**EXERCISE DETAILS:** Among the lines listed below, count those that include the string "constant", and state only the count.

**GIVEN DATA:**
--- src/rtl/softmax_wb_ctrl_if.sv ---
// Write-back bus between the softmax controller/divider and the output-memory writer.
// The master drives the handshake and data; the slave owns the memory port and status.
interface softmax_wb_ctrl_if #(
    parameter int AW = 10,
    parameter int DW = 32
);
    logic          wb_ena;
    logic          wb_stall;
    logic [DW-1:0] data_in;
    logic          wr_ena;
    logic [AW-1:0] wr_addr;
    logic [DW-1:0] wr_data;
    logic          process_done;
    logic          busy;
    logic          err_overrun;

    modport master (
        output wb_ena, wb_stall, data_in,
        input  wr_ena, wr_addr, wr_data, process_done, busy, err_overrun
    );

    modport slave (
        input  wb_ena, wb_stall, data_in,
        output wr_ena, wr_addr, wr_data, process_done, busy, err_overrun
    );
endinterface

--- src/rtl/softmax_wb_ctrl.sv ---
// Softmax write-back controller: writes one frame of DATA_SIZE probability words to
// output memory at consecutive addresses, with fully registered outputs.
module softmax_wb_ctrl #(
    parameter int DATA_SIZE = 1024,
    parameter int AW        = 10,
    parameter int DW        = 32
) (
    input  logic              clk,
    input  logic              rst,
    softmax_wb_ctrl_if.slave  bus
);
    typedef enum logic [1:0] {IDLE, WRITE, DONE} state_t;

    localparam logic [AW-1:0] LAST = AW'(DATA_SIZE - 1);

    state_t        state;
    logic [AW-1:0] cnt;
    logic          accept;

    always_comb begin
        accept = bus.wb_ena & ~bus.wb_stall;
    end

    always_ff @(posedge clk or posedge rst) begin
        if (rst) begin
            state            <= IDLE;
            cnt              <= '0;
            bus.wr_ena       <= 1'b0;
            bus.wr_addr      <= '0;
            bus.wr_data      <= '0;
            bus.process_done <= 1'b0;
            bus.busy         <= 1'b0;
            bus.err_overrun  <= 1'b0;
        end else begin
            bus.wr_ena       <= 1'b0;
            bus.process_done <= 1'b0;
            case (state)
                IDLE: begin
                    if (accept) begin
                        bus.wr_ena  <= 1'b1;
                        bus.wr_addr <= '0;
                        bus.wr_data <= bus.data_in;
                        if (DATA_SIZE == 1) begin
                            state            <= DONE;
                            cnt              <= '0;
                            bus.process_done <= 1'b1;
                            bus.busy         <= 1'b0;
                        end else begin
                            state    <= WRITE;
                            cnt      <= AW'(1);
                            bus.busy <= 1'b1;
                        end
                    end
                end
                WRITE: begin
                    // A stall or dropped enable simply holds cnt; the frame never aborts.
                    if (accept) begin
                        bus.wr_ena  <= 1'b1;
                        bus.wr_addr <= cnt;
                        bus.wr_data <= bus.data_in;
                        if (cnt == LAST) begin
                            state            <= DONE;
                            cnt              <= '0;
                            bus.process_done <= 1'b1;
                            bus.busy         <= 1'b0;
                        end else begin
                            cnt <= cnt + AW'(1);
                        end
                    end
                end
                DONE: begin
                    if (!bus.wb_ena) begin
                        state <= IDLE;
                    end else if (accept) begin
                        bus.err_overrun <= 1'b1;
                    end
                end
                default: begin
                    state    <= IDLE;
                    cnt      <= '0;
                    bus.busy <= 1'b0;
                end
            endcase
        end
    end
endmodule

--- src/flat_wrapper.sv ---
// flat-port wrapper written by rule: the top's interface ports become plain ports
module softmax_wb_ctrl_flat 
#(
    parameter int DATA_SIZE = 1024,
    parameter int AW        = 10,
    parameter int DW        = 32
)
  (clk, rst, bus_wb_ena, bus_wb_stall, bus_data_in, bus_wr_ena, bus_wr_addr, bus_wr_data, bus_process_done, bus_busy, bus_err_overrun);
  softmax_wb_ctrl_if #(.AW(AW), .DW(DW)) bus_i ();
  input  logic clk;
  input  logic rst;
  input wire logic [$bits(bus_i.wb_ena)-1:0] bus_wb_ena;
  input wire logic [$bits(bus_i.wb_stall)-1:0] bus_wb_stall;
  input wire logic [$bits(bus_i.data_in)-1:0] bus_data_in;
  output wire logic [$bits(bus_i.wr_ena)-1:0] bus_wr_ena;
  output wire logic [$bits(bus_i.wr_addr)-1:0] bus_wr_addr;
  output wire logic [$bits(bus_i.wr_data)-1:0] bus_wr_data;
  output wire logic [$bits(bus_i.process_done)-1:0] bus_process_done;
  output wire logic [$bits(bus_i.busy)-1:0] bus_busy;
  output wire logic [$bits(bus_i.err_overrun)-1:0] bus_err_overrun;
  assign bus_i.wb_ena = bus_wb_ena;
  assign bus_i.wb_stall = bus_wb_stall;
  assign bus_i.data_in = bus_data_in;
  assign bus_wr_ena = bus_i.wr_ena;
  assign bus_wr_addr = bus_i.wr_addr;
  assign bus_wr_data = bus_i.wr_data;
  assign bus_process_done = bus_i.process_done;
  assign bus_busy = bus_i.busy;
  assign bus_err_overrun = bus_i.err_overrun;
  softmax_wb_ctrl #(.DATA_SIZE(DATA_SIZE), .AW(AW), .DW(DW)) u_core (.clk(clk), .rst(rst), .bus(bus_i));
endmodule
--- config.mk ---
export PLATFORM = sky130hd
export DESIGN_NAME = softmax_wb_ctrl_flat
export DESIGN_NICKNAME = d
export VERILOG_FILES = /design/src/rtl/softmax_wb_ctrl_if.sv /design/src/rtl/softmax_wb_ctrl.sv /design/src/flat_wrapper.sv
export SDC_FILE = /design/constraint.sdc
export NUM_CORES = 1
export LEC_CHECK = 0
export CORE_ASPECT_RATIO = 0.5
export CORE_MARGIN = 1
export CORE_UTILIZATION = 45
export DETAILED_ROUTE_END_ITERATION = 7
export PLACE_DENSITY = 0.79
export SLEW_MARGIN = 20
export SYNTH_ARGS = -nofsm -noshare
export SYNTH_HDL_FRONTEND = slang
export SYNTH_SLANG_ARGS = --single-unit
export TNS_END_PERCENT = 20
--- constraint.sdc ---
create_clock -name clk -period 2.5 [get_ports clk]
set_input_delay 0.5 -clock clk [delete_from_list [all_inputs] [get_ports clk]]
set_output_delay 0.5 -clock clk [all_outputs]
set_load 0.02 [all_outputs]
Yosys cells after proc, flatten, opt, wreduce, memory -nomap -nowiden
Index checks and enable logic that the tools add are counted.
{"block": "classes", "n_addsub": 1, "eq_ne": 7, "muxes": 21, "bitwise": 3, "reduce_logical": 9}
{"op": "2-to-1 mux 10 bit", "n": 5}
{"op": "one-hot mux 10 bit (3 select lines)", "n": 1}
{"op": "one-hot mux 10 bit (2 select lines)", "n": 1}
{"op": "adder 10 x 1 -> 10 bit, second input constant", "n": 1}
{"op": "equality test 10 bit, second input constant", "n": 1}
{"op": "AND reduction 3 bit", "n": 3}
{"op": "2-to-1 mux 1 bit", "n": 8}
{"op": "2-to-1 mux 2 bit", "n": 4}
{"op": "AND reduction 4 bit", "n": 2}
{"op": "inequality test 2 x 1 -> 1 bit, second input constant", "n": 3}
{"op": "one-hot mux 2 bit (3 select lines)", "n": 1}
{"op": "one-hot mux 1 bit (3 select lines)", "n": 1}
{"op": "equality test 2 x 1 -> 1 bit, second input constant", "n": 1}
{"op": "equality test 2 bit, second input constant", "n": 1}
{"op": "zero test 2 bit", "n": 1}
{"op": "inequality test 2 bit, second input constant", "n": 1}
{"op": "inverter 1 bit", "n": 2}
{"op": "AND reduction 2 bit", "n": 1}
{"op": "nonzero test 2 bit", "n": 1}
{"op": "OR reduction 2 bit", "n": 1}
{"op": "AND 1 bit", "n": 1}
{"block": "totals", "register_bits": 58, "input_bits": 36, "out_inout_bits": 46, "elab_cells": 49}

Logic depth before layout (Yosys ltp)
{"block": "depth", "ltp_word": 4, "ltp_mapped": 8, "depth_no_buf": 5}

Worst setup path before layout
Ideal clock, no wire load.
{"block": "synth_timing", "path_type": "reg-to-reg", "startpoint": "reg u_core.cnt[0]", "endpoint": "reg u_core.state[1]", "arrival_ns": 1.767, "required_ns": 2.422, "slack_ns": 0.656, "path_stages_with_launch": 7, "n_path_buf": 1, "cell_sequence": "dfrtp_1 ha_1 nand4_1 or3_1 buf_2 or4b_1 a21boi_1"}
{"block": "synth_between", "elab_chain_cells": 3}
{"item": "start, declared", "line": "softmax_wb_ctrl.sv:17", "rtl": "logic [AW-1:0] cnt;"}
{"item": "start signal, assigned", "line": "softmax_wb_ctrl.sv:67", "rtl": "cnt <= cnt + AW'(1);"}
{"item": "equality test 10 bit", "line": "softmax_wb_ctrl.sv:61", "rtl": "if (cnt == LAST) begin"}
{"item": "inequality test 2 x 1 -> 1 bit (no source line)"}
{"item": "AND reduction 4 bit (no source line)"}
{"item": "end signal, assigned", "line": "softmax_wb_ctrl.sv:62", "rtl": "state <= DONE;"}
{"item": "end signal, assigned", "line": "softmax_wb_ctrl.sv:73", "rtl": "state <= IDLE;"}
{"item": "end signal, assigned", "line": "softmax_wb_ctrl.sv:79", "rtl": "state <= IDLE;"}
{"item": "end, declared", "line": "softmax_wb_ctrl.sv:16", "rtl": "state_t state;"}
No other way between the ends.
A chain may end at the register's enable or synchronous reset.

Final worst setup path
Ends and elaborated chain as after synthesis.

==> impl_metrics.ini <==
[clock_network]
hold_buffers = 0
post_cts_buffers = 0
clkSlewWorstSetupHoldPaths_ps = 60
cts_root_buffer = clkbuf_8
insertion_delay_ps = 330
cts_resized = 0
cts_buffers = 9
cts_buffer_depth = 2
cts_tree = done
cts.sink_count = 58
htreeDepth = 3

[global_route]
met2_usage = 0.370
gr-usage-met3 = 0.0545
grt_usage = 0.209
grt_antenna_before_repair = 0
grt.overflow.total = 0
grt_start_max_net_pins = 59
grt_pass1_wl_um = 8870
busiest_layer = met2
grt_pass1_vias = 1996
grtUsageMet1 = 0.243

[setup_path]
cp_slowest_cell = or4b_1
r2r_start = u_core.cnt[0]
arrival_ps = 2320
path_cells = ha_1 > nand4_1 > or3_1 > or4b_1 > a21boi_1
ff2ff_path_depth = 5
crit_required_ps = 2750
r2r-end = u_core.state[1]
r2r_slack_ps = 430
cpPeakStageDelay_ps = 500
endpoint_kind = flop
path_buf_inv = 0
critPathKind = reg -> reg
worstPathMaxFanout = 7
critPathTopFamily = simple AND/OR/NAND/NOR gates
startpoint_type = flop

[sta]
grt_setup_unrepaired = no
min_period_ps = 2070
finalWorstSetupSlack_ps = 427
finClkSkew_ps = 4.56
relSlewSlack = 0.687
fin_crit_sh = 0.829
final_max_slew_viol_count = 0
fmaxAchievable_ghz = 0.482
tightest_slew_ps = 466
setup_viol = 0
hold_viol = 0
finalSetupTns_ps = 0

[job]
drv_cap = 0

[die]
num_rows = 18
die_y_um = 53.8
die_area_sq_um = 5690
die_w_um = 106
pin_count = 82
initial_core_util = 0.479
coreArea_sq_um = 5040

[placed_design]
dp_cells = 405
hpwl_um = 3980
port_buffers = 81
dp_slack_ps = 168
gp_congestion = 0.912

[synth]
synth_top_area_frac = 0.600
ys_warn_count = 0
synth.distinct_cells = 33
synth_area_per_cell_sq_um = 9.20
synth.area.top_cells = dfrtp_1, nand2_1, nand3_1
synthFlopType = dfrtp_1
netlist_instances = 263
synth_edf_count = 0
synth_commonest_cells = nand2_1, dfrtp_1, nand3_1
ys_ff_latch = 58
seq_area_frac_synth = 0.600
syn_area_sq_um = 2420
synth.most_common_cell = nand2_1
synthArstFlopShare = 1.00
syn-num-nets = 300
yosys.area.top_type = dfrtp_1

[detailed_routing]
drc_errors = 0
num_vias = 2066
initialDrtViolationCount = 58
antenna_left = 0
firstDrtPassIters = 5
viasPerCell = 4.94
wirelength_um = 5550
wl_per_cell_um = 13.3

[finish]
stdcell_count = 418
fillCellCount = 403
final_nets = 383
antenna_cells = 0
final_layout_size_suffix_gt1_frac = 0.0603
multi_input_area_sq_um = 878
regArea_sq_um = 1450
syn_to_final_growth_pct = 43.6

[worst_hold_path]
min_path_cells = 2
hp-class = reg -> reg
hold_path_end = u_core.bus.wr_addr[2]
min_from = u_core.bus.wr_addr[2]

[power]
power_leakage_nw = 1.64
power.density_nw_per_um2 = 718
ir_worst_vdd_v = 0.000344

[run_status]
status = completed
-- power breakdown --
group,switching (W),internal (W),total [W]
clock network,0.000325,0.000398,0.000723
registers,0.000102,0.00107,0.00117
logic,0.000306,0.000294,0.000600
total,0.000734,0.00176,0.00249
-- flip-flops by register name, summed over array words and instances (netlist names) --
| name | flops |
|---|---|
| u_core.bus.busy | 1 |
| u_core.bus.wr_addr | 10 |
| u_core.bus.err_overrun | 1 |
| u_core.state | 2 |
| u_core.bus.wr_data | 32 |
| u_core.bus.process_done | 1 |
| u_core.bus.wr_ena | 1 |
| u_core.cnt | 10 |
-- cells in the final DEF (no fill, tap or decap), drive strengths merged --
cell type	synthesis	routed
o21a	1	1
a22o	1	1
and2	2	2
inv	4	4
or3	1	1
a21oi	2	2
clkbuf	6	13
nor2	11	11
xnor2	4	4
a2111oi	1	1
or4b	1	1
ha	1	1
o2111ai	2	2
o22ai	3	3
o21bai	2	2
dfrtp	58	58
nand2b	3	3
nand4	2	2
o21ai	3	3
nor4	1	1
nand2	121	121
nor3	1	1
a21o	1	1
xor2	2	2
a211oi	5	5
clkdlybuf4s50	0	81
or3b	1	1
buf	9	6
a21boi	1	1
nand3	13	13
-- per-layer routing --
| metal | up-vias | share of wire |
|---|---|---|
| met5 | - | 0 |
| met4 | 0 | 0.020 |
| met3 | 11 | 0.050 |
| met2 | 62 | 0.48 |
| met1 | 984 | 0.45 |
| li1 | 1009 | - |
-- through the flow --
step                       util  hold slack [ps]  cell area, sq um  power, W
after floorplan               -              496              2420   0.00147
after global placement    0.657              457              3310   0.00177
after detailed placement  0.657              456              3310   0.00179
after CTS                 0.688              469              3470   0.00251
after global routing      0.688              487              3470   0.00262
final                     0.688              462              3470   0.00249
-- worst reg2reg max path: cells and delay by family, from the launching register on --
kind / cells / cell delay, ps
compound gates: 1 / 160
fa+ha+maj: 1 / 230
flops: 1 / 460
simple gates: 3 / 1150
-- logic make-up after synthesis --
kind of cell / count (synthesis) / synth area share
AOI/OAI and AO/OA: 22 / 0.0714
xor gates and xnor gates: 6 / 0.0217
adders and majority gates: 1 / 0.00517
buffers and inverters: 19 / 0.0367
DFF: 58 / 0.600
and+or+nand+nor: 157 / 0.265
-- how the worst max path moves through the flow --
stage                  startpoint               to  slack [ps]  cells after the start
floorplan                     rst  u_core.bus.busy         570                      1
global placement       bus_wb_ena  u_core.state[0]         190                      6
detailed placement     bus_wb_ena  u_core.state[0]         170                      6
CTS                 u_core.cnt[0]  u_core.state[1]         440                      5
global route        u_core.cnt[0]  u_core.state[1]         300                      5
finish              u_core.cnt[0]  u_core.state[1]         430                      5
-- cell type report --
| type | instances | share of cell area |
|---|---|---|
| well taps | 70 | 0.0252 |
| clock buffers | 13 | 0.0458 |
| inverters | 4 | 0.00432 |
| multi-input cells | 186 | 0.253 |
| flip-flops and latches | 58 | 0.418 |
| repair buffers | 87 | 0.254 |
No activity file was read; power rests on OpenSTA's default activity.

==

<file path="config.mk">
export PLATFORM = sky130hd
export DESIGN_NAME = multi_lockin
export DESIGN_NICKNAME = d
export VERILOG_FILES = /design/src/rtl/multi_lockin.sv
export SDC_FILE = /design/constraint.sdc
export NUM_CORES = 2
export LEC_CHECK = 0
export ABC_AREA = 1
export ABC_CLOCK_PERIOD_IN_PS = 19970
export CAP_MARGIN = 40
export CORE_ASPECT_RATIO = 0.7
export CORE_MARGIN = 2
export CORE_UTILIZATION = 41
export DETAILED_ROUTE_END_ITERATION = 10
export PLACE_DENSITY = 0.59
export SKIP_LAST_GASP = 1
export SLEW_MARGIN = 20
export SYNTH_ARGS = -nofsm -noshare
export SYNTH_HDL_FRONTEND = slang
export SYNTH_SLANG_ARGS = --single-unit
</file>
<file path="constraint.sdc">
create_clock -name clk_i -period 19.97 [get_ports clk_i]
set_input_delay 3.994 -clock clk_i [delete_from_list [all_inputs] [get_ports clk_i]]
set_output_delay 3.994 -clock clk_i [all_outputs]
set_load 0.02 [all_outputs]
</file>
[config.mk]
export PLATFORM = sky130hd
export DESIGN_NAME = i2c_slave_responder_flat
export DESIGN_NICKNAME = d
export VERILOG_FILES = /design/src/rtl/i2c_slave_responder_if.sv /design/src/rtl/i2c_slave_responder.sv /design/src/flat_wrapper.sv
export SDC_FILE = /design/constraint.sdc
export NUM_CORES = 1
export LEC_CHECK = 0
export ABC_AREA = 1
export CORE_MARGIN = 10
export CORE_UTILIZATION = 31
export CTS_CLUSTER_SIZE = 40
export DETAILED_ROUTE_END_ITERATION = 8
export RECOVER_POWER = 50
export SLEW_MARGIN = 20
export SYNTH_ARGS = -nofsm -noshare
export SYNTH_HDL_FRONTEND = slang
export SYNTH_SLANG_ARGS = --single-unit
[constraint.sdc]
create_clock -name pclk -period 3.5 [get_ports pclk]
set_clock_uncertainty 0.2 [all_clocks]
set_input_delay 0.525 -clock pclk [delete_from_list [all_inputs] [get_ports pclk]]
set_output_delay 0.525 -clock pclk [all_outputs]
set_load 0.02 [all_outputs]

**RESULT:** 6